DNA (Deoxyribonucleic Acid)

• Deoxyribonucleic acid is a long, thin molecule made of subunits called nucleotides that are linked together in a nucleic acid chain.
• Nucleotides consist of three parts: a phosphate group, a five-carbon sugar, and nitrogen base.
• There are four nitrogen bases: adenine, guanine, thymine, and cytosine. These bases occur in pairs on a DNA strand.
• Adenine pairs with thymine and guanine pairs with cytosine. These are the only possible pairings.
• Replication is the process of synthesizing a new strand of DNA. DNA will separate into two strands and build a complementary strand.
• Transcription is the first step in using DNA to direct the making of a protein. It is the process that “rewrites” the information in a gene in DNA into a molecule of RNA which will be used to code for proteins.
• Translation is the process of making proteins.

Designing an Experiment

• Recall that the scientific method uses seven steps to answer a question or solve a problem.
• A good experimental design properly defines all variables and considers how data will be analyzed.
• Correlations in data illustrates the cause-and-effect relationships between two variables.
• Positive and negative correlations can be displayed graphically by analyzing the slope of a line.
• Different devices are used to measure objects in an experimental study. For example, graduated cylinders can measure the volume of a liquid and a triple beam balance can be used to measure the mass of an object.
• Time, distance, volume, and mass can be measured in different units.
• The metric system is usually used when expressing the units of measured values.
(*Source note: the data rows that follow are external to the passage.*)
<file path="config.mk">
export PLATFORM = sky130hd
export DESIGN_NAME = param_scan_counter_flat
export DESIGN_NICKNAME = d
export VERILOG_FILES = /design/src/rtl/param_scan_counter_pkg.sv /design/src/rtl/param_scan_counter_if.sv /design/src/rtl/param_scan_counter_cell.sv /design/src/rtl/param_scan_counter.sv /design/src/flat_wrapper.sv
export SDC_FILE = /design/constraint.sdc
export NUM_CORES = 1
export LEC_CHECK = 0
export BUFFER_PORTS_ARGS = -buffer_cell sky130_fd_sc_hd__clkbuf_2
export CAP_MARGIN = 0
export CORE_ASPECT_RATIO = 0.9
export CORE_MARGIN = 2
export CORE_UTILIZATION = 45
export CTS_CLUSTER_DIAMETER = 120
export DETAILED_ROUTE_END_ITERATION = 8
export GPL_TIMING_DRIVEN = 0
export PLACE_DENSITY = 0.72
export REMOVE_ABC_BUFFERS = 1
export SYNTH_ARGS = -nofsm -noshare
export SYNTH_HDL_FRONTEND = slang
export SYNTH_SLANG_ARGS = --single-unit
</file>
<file path="constraint.sdc">
create_clock -name clk -period 2.6 [get_ports clk]
set_input_delay 0.52 -clock clk [delete_from_list [all_inputs] [get_ports clk]]
set_output_delay 0.52 -clock clk [all_outputs]
set_load 0.01 [all_outputs]
</file>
Temperature and the Metric System

• The metric system is a universally accepted standard method that is used to determine the units of a given measurement.
• The English system is not universally accepted but provides a collection of measurements whose units are functionally unrelated.

• Meter (length), gram (weight), and liter (volume) are the most common types of SI base units.
• Metric prefixes are added to base units to describe the measurement of an object according to size.
• The metric staircase can be used for metric—metric conversions, and specific equivalent values are used for English—metric conversions.
• Scientific notation is used to make very large numbers and very small numbers easier to use.

• Three temperature scales, Celsius, Fahrenheit, and Kelvin, are used in science.
• Formulas are used to convert Celsius values to Fahrenheit or to Kelvin.